Cumbi (Qunpi, Qompi, Kumpi) was a fine luxurious fabric of the Inca Empire. Elites used to offer cumbi to the rulers, and it was a reserved cloth for Royalty. Common people were not allowed to use Cumbi. Cumbi was a phenomenal textile art of Andean textiles.

== Structure ==
The fabric was a fine tapestry structure woven with superfine local cotton and vicuña wool. The male weavers used upright looms.

== Inca textiles ==
Textile production was the second most important after agriculture in the Inca period. The strength was the raw material like alpaca and llama wool as well as indigenous cotton. Textile materials were classified into many categories, Chusi was the coarsest cloth used for blankets and rugs. The closest to Cumbi are the following:

=== Awsaka ===
Awaska, a warp faced plain weave cloth with a 120 thread count for regular use, like daily household goods. Awaska was used for blankets and rugs. It was a coarse wool material from sheep or llama.

=== Qunpi ===
Qunpi was a finer and more delicate type than Awaska, divided further into two varieties:

- Male weavers wove this type. Highly skilled weavers were engaged in weaving Cumbi. They were called Cumbi camayos (cumbi cloth makers). Cumbi weaving was their only job. It was allowed for specific usages like the clothing of the rulers, gifts for the nobles, and trading purposes.

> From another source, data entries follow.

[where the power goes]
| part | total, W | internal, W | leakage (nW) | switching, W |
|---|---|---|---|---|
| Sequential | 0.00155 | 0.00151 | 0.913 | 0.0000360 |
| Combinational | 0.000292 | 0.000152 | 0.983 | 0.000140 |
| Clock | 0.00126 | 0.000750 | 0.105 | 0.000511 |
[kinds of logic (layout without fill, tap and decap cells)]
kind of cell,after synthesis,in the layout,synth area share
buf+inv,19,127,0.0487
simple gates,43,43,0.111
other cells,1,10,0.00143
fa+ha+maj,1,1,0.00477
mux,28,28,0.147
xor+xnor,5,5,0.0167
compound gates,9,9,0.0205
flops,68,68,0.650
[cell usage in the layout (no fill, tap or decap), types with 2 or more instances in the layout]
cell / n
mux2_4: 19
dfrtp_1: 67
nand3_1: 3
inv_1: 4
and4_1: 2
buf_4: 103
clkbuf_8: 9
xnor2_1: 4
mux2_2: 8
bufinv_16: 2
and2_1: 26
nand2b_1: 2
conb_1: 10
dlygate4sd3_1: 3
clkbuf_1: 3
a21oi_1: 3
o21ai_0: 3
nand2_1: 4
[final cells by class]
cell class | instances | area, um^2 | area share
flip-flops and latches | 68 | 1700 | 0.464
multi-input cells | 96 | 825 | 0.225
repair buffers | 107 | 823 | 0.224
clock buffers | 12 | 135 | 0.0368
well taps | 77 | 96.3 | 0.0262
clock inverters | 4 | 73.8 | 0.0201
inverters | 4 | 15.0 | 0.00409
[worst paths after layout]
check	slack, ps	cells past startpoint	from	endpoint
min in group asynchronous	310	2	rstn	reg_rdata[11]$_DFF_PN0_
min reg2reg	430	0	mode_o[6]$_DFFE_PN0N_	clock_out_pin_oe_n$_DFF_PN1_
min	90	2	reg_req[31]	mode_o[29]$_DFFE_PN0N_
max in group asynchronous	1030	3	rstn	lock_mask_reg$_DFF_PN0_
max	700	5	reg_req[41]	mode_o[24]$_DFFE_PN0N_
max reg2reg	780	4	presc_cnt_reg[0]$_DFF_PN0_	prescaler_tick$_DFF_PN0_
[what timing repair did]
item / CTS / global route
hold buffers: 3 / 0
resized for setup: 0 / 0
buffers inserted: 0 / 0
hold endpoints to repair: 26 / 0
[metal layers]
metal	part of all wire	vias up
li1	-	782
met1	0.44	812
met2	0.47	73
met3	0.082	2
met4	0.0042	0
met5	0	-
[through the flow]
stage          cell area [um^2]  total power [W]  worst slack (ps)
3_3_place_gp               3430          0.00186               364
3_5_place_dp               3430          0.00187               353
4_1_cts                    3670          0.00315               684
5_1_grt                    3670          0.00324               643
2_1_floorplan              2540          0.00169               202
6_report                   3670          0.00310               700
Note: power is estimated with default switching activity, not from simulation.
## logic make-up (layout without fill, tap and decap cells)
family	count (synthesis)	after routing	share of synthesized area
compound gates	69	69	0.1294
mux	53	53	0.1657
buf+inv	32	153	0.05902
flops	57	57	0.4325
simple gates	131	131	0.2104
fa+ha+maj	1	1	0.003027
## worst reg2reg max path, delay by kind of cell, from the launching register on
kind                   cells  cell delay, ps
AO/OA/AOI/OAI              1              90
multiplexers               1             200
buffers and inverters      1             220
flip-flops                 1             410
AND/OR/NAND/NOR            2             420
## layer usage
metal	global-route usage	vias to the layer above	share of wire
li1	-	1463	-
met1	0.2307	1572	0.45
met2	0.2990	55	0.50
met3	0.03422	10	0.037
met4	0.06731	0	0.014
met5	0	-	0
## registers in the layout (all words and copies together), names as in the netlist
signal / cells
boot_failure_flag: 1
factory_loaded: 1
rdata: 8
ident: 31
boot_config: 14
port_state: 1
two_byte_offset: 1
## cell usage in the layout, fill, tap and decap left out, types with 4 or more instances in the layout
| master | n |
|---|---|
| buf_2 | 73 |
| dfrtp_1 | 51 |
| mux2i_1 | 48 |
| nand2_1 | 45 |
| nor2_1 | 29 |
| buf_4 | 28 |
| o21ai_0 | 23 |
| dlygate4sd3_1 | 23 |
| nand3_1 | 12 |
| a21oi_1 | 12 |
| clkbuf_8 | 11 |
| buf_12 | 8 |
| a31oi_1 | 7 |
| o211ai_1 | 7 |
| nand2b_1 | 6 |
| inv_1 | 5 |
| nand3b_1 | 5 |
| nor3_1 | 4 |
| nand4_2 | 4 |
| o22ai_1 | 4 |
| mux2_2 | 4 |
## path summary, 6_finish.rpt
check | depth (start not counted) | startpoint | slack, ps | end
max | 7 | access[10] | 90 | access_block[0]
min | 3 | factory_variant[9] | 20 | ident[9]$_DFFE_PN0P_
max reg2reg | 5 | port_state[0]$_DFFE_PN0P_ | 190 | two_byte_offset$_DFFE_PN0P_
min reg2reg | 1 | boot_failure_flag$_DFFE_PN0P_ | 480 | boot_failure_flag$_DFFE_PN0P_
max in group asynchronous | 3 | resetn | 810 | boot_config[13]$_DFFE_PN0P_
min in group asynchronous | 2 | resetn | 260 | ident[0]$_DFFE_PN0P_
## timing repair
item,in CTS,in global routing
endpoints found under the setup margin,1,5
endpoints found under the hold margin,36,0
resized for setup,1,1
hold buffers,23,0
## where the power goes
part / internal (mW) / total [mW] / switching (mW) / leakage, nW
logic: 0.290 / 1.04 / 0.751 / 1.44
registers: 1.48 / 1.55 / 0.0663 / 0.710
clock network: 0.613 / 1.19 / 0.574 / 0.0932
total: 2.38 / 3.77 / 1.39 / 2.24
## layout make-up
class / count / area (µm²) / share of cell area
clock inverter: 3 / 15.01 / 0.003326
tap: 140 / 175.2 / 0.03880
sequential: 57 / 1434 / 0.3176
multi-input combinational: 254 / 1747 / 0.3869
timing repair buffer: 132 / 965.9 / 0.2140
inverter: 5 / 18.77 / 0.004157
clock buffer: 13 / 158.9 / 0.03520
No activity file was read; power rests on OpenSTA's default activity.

- The finest cloth type of Qunpi had a thread count of 600, was woven by acllas exclusive female weavers in Cuzco. The fabric was used for defined practices like religious rituals and royal use only. This particular type of cloth was unmatchable throughout the world till machines overtook in the 19th century.

Cumbi was a valuable textile material; hence the material used was the finest wool from lamb. However, the richest version of the cloth was woven with Vicuña.

== Use ==
Cumbi and Tokapu, a traditional decorative work, was exclusive to the Inca monarchy. After the destruction of the Inca state, the rules relaxed, and nobles were allowed to use the fabric. Cumbi was used for Royal usages, e.g., various clothing items such as Uncu and attire for religious rituals.